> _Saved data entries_
### src/rtl/vend_pkg.sv
// -----------------------------------------------------------------------------
// vend_pkg
// Shared types for the vending actuator sequencer.
//   channel_t : actuator channel numbering (matches actuator_sel encoding)
//   state_t   : sequencer FSM states
//   max2      : constant helper used for timer sizing
// -----------------------------------------------------------------------------
package vend_pkg;

    localparam int NUM_CH = 4;

    typedef enum logic [1:0] {
        CH_JOLT   = 2'd0,
        CH_BUZZ   = 2'd1,
        CH_NICKEL = 2'd2,
        CH_DIME   = 2'd3
    } channel_t;

    typedef enum logic [1:0] {
        IDLE = 2'd0,
        FIRE = 2'd1,
        GAP  = 2'd2
    } state_t;

    function automatic int max2(input int a, input int b);
        return (a > b) ? a : b;
    endfunction

endpackage

### src/rtl/vend_rr_arbiter.sv
// -----------------------------------------------------------------------------
// vend_rr_arbiter
// Combinational 4-way round-robin arbiter. The search starts at ptr+1 (mod 4)
// and wraps, so the channel at ptr has the lowest priority.
// Ports:
//   req        in  4  request vector, bit i = channel i wants service
//   ptr        in  2  last granted channel
//   gnt_onehot out 4  one-hot grant (0 when nothing requested)
//   gnt_idx    out 2  encoded grant (0 when nothing requested)
//   gnt_valid  out 1  some channel was granted
// -----------------------------------------------------------------------------
module vend_rr_arbiter
    import vend_pkg::*;
(
    input  logic [NUM_CH-1:0] req,
    input  logic [1:0]        ptr,
    output logic [NUM_CH-1:0] gnt_onehot,
    output logic [1:0]        gnt_idx,
    output logic              gnt_valid
);

    always_comb begin
        gnt_idx   = 2'd0;
        gnt_valid = 1'b0;
        // Scan from the farthest candidate (ptr itself) to the nearest
        // (ptr+1); the last hit wins, so the nearest requester is granted.
        for (int k = NUM_CH; k >= 1; k--) begin
            if (req[ptr + 2'(k)]) begin
                gnt_idx   = ptr + 2'(k);
                gnt_valid = 1'b1;
            end
        end
        gnt_onehot = gnt_valid ? (4'b0001 << gnt_idx) : 4'b0000;
    end

endmodule

### src/rtl/vend_dispense_sequencer.sv
// -----------------------------------------------------------------------------
// vend_dispense_sequencer
// Schedules the single shared solenoid driver between two product dispensers
// and two coin-return chutes. One-cycle requests are counted per channel in
// 2-bit saturating counters, arbitrated round-robin, and turned into
// PULSE_CYCLES-long fire pulses followed by GAP_CYCLES of recovery and one
// IDLE cycle before the next grant.
// Parameters:
//   PULSE_CYCLES  cycles actuator_fire stays high per service (>=1)
//   GAP_CYCLES    idle cycles after each pulse (>=1)
// Ports:
//   clk, rst_n     clock (rising edge), asynchronous active-low reset
//   req_jolt/buzz/nickel/dime  one-cycle service requests, channels 0..3
//   actuator_sel   channel being driven, 0 when not firing (registered)
//   actuator_fire  solenoid enable (registered)
//   busy           high in FIRE or GAP (registered)
//   pending        bit i = channel i has outstanding requests (combinational)
//   overflow       one-cycle pulse, a request was dropped (registered)
//   served_count   completed services, wraps at 256 (only when the macro
//                  VEND_SEQ_STATS_EN is defined)
// The FSM state is held in the signal 'state' (type state_t) for probing.
// -----------------------------------------------------------------------------
module vend_dispense_sequencer
    import vend_pkg::*;
#(
    parameter int PULSE_CYCLES = 4,
    parameter int GAP_CYCLES   = 2
) (
    input  logic       clk,
    input  logic       rst_n,
    input  logic       req_jolt,
    input  logic       req_buzz,
    input  logic       req_nickel,
    input  logic       req_dime,
    output logic [1:0] actuator_sel,
    output logic       actuator_fire,
    output logic       busy,
    output logic [3:0] pending,
    output logic       overflow
`ifdef VEND_SEQ_STATS_EN
    ,
    output logic [7:0] served_count
`endif
);

    localparam int TW = $clog2(max2(PULSE_CYCLES, GAP_CYCLES)) + 1;
    localparam logic [TW-1:0] PULSE_LAST = TW'(PULSE_CYCLES - 1);
    localparam logic [TW-1:0] GAP_LAST   = TW'(GAP_CYCLES - 1);

    state_t                  state, state_nx;
    logic [TW-1:0]           timer, timer_nx;
    logic [NUM_CH-1:0][1:0]  cnt, cnt_nx;
    logic [NUM_CH-1:0]       req_vec;
    logic [NUM_CH-1:0]       drop;
    logic [NUM_CH-1:0]       gnt_onehot;
    logic [1:0]              gnt_idx;
    logic                    gnt_valid;
    logic                    grant;
    // Last granted channel: doubles as the round-robin pointer and as the
    // channel driven for the whole FIRE phase.
    logic [1:0]              ptr;
    logic [1:0]              ch_nx;

    assign req_vec = {req_dime, req_nickel, req_buzz, req_jolt};

    always_comb begin
        for (int i = 0; i < NUM_CH; i++) begin
            pending[i] = (cnt[i] != 2'd0);
        end
    end

    vend_rr_arbiter u_arb (
        .req        (pending),
        .ptr        (ptr),
        .gnt_onehot (gnt_onehot),
        .gnt_idx    (gnt_idx),
        .gnt_valid  (gnt_valid)
    );

    // Next-state logic. The timer is loaded with (length-1) on entry to a
    // phase and the phase ends on the edge where it reads zero.
    always_comb begin
        state_nx = state;
        timer_nx = timer;
        grant    = 1'b0;
        case (state)
            IDLE: begin
                if (gnt_valid) begin
                    grant    = 1'b1;
                    state_nx = FIRE;
                    timer_nx = PULSE_LAST;
                end
            end
            FIRE: begin
                if (timer == '0) begin
                    state_nx = GAP;
                    timer_nx = GAP_LAST;
                end else begin
                    timer_nx = timer - 1'b1;
                end
            end
            GAP: begin
                if (timer == '0) begin
                    state_nx = IDLE;
                    timer_nx = '0;
                end else begin
                    timer_nx = timer - 1'b1;
                end
            end
            default: begin
                state_nx = IDLE;
                timer_nx = '0;
            end
        endcase
    end

    assign ch_nx = grant ? gnt_idx : ptr;

    // Pending counters: a request and a grant on the same edge cancel; a
    // request into a full counter with no grant is dropped.
    always_comb begin
        cnt_nx = cnt;
        drop   = '0;
        for (int i = 0; i < NUM_CH; i++) begin
            case ({req_vec[i], grant & gnt_onehot[i]})
                2'b10: begin
                    if (cnt[i] == 2'd3) drop[i] = 1'b1;
                    else                cnt_nx[i] = cnt[i] + 2'd1;
                end
                2'b01:   cnt_nx[i] = cnt[i] - 2'd1;
                default: ;
            endcase
        end
    end

    // Outputs are registered from next-state values so they line up with
    // the state they describe.
    always_ff @(posedge clk or negedge rst_n) begin
        if (!rst_n) begin
            state         <= IDLE;
            timer         <= '0;
            cnt           <= '0;
            ptr           <= 2'd3;
            actuator_fire <= 1'b0;
            actuator_sel  <= 2'd0;
            busy          <= 1'b0;
            overflow      <= 1'b0;
        end else begin
            state         <= state_nx;
            timer         <= timer_nx;
            cnt           <= cnt_nx;
            ptr           <= ch_nx;
            actuator_fire <= (state_nx == FIRE);
            actuator_sel  <= (state_nx == FIRE) ? ch_nx : 2'd0;
            busy          <= (state_nx != IDLE);
            overflow      <= |drop;
        end
    end

`ifdef VEND_SEQ_STATS_EN
    always_ff @(posedge clk or negedge rst_n) begin
        if (!rst_n) begin
            served_count <= 8'd0;
        end else if (state == FIRE && state_nx == GAP) begin
            served_count <= served_count + 8'd1;
        end
    end
`endif

endmodule

### config.mk
export PLATFORM = sky130hd
export DESIGN_NAME = vend_dispense_sequencer
export DESIGN_NICKNAME = d
export VERILOG_FILES = /design/src/rtl/vend_pkg.sv /design/src/rtl/vend_rr_arbiter.sv /design/src/rtl/vend_dispense_sequencer.sv
export SDC_FILE = /design/constraint.sdc
export NUM_CORES = 1
export LEC_CHECK = 0
export ABC_CLOCK_PERIOD_IN_PS = 2000
export BUFFER_PORTS_ARGS = -buffer_cell sky130_fd_sc_hd__buf_2
export CORE_UTILIZATION = 40
export CTS_CLUSTER_DIAMETER = 30
export DETAILED_ROUTE_END_ITERATION = 8
export HOLD_SLACK_MARGIN = 0.02
export PLACE_DENSITY = 0.68
export SLEW_MARGIN = 10
export SYNTH_ARGS = -nofsm -noshare
export SYNTH_HDL_FRONTEND = slang
export SYNTH_SLANG_ARGS = --single-unit
### constraint.sdc
create_clock -name clk -period 2 [get_ports clk]
set_input_delay 0.1 -clock clk [delete_from_list [all_inputs] [get_ports clk]]
set_output_delay 0.1 -clock clk [all_outputs]
set_load 0.03 [all_outputs]
### Word level (Yosys, flattened, before mapping)

Index checks and enable logic that the tools add are counted.

| storage, ports and cells | value |
|---|---|
| input bits | 6 |
| register bits after elaboration | 20 |

| cells by class | value |
|---|---|
| equal/unequal tests | 20 |
| bitwise gates (word level) | 4 |
| muxes and demuxes | 45 |
| add/subtract/negate cells | 12 |
| shifts and indexed selects | 1 |
| magnitude comparators | 4 |
| reductions and logical operators | 16 |

Operators by type and width:

| operator | count |
|---|---|
| 2-bit two-way mux | 13 |
| 2-bit == test, second input constant | 9 |
| 1-bit two-way mux | 18 |
| 2-bit nonzero test | 9 |
| 2-bit one-hot mux with 2 select lines | 4 |
| 2-bit by 1-bit == test with 1-bit output, second input constant | 6 |
| 2-bit by 3-bit less-than comparator with 1-bit output, second input constant | 4 |
| 2-bit by 1-bit adder with 2-bit output, second input constant | 5 |
| 2-bit != test, second input constant | 5 |
| 3-bit two-way mux | 3 |
| 3-bit one-hot mux with 3 select lines | 1 |
| 1-bit binary-select mux with 2-bit select | 4 |
| 2-bit AND reduction | 4 |
| 2-bit by 1-bit subtractor with 2-bit output, second input constant | 4 |
| 2-bit one-hot mux with 3 select lines | 1 |
| 2-bit adder, second input constant | 2 |
| 1-bit bitwise AND | 4 |
| 4-bit two-way mux | 1 |
| 4-bit OR reduction | 1 |
| 1-bit by 2-bit << shifter with 4-bit output, first input constant | 1 |
| 3-bit logical NOT | 1 |
| 3-bit by 1-bit subtractor with 3-bit output, second input constant | 1 |
| 2-bit logical NOT | 1 |

### Longest topological paths before layout

| logic depth | value |
|---|---|
| depth in word-level cells | 13 |
| mapped depth | 7 |
| depth with buffers taken out | 7 |

### Modules after synthesis

From an unflattened synthesis, not the netlist that was laid out.

| second synthesis, totals | value |
|---|---|
| cells, all modules | 147 |
| area, all modules | 1,342.5 um^2 |

By module, submodules not included:

| module | area an instance (um^2) | cells each | instances |
|---|---|---|---|
| vend_dispense_sequencer | 1,123.6 | 115 | 1 |
| vend_rr_arbiter | 219.0 | 32 | 1 |

### Least setup slack after synthesis

Ideal clock, no wire load.

| path | value |
|---|---|
| kind | register to register |
| start | register cnt[1] (netlist name) |
| end | register cnt[6] (netlist name) |
| setup time | 123 ps |
| stages on the path, launching flop included | 7 |
| data required time | 1,877 ps |
| clock period less this slack | 1,934 ps |
| setup slack | 66 ps |
| buffers on the path | 0 |
| arrival time | 1,811 ps |
| cells stage by stage | dfrtp_1 -> or2_1 -> o311a_1 -> nor3_4 -> nand2_1 -> xnor2_1 -> o221a_2 |

| on the way | value |
|---|---|
| longest elaborated chain between the ends | 13 |

Ends and longest elaborated chain:

| item | line | source |
|---|---|---|
| from (decl) | vend_dispense_sequencer.sv:52 | `logic [NUM_CH-1:0][1:0] cnt, cnt_nx;` |
| from (signal assigned) | vend_dispense_sequencer.sv:151 | `cnt <= cnt_nx;` |
| 2-bit nonzero test * | vend_dispense_sequencer.sv:68 | `pending[i] = (cnt[i] != 2'd0);` |
| net pending[0] | vend_dispense_sequencer.sv:38 | `output logic [3:0] pending,` |
| 1-bit binary-select mux with 2-bit select | vend_rr_arbiter.sv:28 | `if (req[ptr + 2'(k)]) begin` |
| 1-bit two-way mux (implied by the code) | vend_rr_arbiter.sv:28 |  |
| 1-bit two-way mux or 2-bit two-way mux (tied branches) (4 in a row) | vend_rr_arbiter.sv:28 |  |
| 1-bit two-way mux or 1-bit by 2-bit << shifter with 4-bit output (tied branches) | vend_dispense_sequencer.sv:88, vend_rr_arbiter.sv:33 |  |
| 1-bit two-way mux or 4-bit two-way mux (tied branches) | vend_dispense_sequencer.sv:86, vend_rr_arbiter.sv:33 |  |
| 1-bit bitwise AND * | vend_dispense_sequencer.sv:125 | `case ({req_vec[i], grant & gnt_onehot[i]})` |
| 2-bit == test or 2-bit by 1-bit == test with 1-bit output (tied branches) | vend_dispense_sequencer.sv:125 |  |
| 2-bit != test (no source line) or 2-bit nonzero test (tied branches) | - |  |
| 2-bit AND reduction (no source line) | - |  |

Mark *: on every way through the listed nets, which the timed path passes. The rest lies on a longest branch. The select of a mux whose other input is x is not followed.
A chain may end at the register's enable or synchronous reset.

### Final worst setup path

| path | value |
|---|---|
| start | register cnt[1] (netlist name) |
| end | register cnt[4] (netlist name) |

| on the way | value |
|---|---|
| longest elaborated chain between the ends | 13 |

Ends and longest elaborated chain:

| item | line |
|---|---|
| 2-bit nonzero test * | vend_dispense_sequencer.sv:68 |
| 1-bit binary-select mux with 2-bit select | vend_rr_arbiter.sv:28 |
| 1-bit two-way mux (implied by the code) | vend_rr_arbiter.sv:28 |
| 1-bit two-way mux or 2-bit two-way mux (tied branches) (4 in a row) | vend_rr_arbiter.sv:28 |
| 1-bit two-way mux or 1-bit by 2-bit << shifter with 4-bit output (tied branches) | vend_dispense_sequencer.sv:88, vend_rr_arbiter.sv:33 |
| 1-bit two-way mux or 4-bit two-way mux (tied branches) | vend_dispense_sequencer.sv:86, vend_rr_arbiter.sv:33 |
| 1-bit bitwise AND * | vend_dispense_sequencer.sv:125 |
| 2-bit == test or 2-bit by 1-bit == test with 1-bit output (tied branches) | vend_dispense_sequencer.sv:125 |
| 2-bit != test (no source line) or 2-bit nonzero test (tied branches) | - |
| 2-bit AND reduction (no source line) | - |

Every way passes the cells marked *; elsewhere a longest branch is shown, timed or not. The select of a mux whose other input is x is not followed.

==> flow_summary.yaml <==
grt:
  grt_max_degree: 21
  grt-ovfl-total: 0
  grt_pass1_vias: 893
  grt_use_total_pct: 18.6
  grt_first_pass_wirelength_mm: 3.88
  antenna_found_initial: 0
yosys:
  synth_area_leader_cell: "dfrtp_1"
  synthFlopType: "dfrtp_1"
  syn_avg_cell_area_sq_um: 9.60
  synth-seq-cells: 20
  synth_cell_types: 43
  synth_most_common_cell: "dfrtp_1"
  syn_nets: 123
  synthesis.area_sq_um: 1100
  netlist_instances: 115
  yosysSeqAreaShare_pct: 45.6
  synthArstFlopShare_pct: 100
  synth_top_area_share_pct: 40.8
  synthTopCellsByCount: "dfrtp_1, inv_1, o21ai_0, nand2_1"
  netlist_top_cells_area: "dfrtp_1, dfstp_2, o21ai_0, inv_1, a21oi_1"
  synth_edf_count: 0
  synth_warnings: 0
clock_tree:
  numCtsBuffers: 3
  clk_path_buf_depth: 2
  cts-htree-levels: 1
  clockRootBuffer: "clkbuf_4"
  clk_pin_slew_worst_paths_ps: 120
  clk-insertion-delay-late_ps: 310
  clkSinkCount: 20
  cts_tree: "done"
timing:
  maxSlewHeadroom_pct: 70.6
  worst_slew_pin_slew_ps: 442
  period_needed_ps: 1960
  hold_viol: 0
  final_max_slew_viol_count: 0
  fin_ws_ps: 44.0
  post-route-period-util_pct: 97.8
  finClkSkew_ps: 3.31
  clock.fmax_ghz: 0.511
  rsz0062_at_grt: "yes"
  finalSetupViolations: 0
  tns_ps: 0
power:
  leakagePower_uw: 0.000583
  p_per_area_nw_per_um2: 1380
  total_power_uw: 1890
  peakVddDrop_uv: 797
routing:
  drcViolationCount: 0
  dr_wl_met3_um: 91
  drt_wl_total_mm: 2.40
  postRouteAntennaNets: 0
  firstDrtPassIters: 4
  drtIter0Drc: 36
  route.met2.wl_mm: 1.12
  post_drt_via_cell_ratio: 5.61
  top_layer_used: "met4"
  via_count: 959
  wl_met1_mm: 1.17
  drt-wirelength-per-cell_um: 14.0
cells_and_area:
  fillers: 236
  syn_to_final_growth_pct: 24.4
  final_layout_size_suffix_gt1_share_pct: 31.9
  nets: 150
  num_antenna_cells: 0
placement:
  port_buffers: 14
  globalplace.congestion: 0.798
  place_hpwl_mm: 1.67
  dp_worst_setup_slack_ps: 32.7
worst_setup_path:
  path_cells: "or2_4 -> o311a_4 -> nor3_4 -> nand2_2 -> and4b_1 -> a211oi_2"
  reg2reg_slack_ps: 40
  r2r_start: "cnt[1]"
  crit_path_top_delay_cell: "dfrtp_1"
  setup.worst_path.end_class: "flip-flop"
  reg2reg_to: "cnt[4]"
  required_ps: 2230
  cp_max_fo: 6
  cp-start-kind: "flip-flop"
  crit_type: "reg -> reg"
  slowest_delay_ps: 440
  startpoint: "cnt[1]"
  cp-endpoint: "cnt[4]"
  r2r_cells: 6
  worstPathArrival_ps: 2190
die:
  design.portCount: 15
  start_util_pct: 43.4
  core_sq_um: 2540
  die_w_um: 54.5
  rows: 18
  die_y_um: 54.5
  dieArea_sq_um: 2970
hold_path:
  hold_path.class: "in -> reg"
  min_path_cells: 3
flow_run:
  max_cap_violations: 0
run_status:
  status: "completed"
worst max-delay path: cells and delay by family, from the launching register on:
kind	cells	cell delay [ps]
flops	1	440
compound gates	2	470
simple gates	4	960
stage by stage:
stage	instances	cell area, sq um	util [%]	hold slack (ps)
after global placement	165	1260	49.7	71.5
after detailed placement	165	1260	49.7	79.7
after global routing	171	1370	53.9	115
final	171	1370	53.9	68.9
after CTS	170	1330	52.1	65.9
after floorplan	115	1100	-	-196
cells by family (layout without fill, tap and decap cells):
| kind of cell | after synthesis | count (layout) | share of synthesized area, % |
|---|---|---|---|
| XOR/XNOR | 4 | 4 | 3.18 |
| multiplexers | 1 | 1 | 0.907 |
| AND/OR/NAND/NOR | 33 | 33 | 16.9 |
| adder cells (fa/ha/maj) | 2 | 2 | 2.27 |
| flip-flops | 20 | 20 | 45.6 |
| AO/OA/AOI/OAI | 42 | 42 | 26.8 |
| buffers and inverters | 13 | 39 | 4.42 |
worst min-delay path by stage:
stage	from	to	slack [ps]
final	req_buzz	cnt[3]	70
after global routing	req_buzz	cnt[3]	120
after global placement	rst_n	cnt[3]	70
after CTS	req_buzz	cnt[3]	70
after detailed placement	rst_n	cnt[3]	80
after floorplan	rst_n	actuator_fire	-200
registers in the layout (all words and copies together) (netlist names):
| signal | cells |
|---|---|
| ptr | 2 |
| timer | 3 |
| busy | 1 |
| cnt | 8 |
| actuator_fire | 1 |
| actuator_sel | 2 |
| overflow | 1 |
| state | 2 |
layer usage:
| layer | GRT usage (%) | vias to the layer above |
|---|---|---|
| met3 | 2.50 | 4 |
| met5 | 0 | - |
| met2 | 30.5 | 24 |
| met1 | 25.0 | 456 |
| met4 | 6.41 | 0 |
| li1 | - | 475 |
report_power, final:
group	internal, uW	switching [uW]	total (uW)
Combinational	390	511	901
Sequential	552	101	653
Clock	202	136	339
cell type report:
cell class,instances,area (sq um),share of cell area (%)
clock buffers,3,22.5,1.64
clock inverters,1,30.0,2.19
inverters,11,41.3,3.01
multi-input cells,82,589,42.9
flip-flops and latches,20,504,36.7
well taps,30,37.5,2.73
repair buffers,24,148,10.8
placed cells by master (no fill, tap or decap), types with 2 or more instances in the layout:
cell,instances
clkbuf_4,3
a211oi_1,2
buf_4,9
o221ai_1,2
a21oi_1,6
a22oi_1,2
nor4_1,2
nor3_1,3
buf_2,14
nor2_1,5
dfstp_2,2
o21ai_0,9
xnor2_1,2
nand2_1,7
o211ai_1,2
nand2b_1,2
ha_1,2
and2_1,3
o22ai_1,3
dfrtp_1,17
inv_1,11
xor2_1,2
nand2_2,2
timing repair:
action                     4_1_cts  5_1_grt
gates resized for setup          0       10
setup buffers                    0        1
hold buffers                     1        0
setup endpoints to repair        0        7
hold endpoints to repair        18        0
Power figures use the tool's default switching activity.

> _AIM OF THE EXERCISE_
Show every line in the records above that contains the word "source".

> _RESULT_
| item | line | source |
| 2-bit != test (no source line) or 2-bit nonzero test (tied branches) | - |  |
| 2-bit AND reduction (no source line) | - |  |
| 2-bit != test (no source line) or 2-bit nonzero test (tied branches) | - |
| 2-bit AND reduction (no source line) | - |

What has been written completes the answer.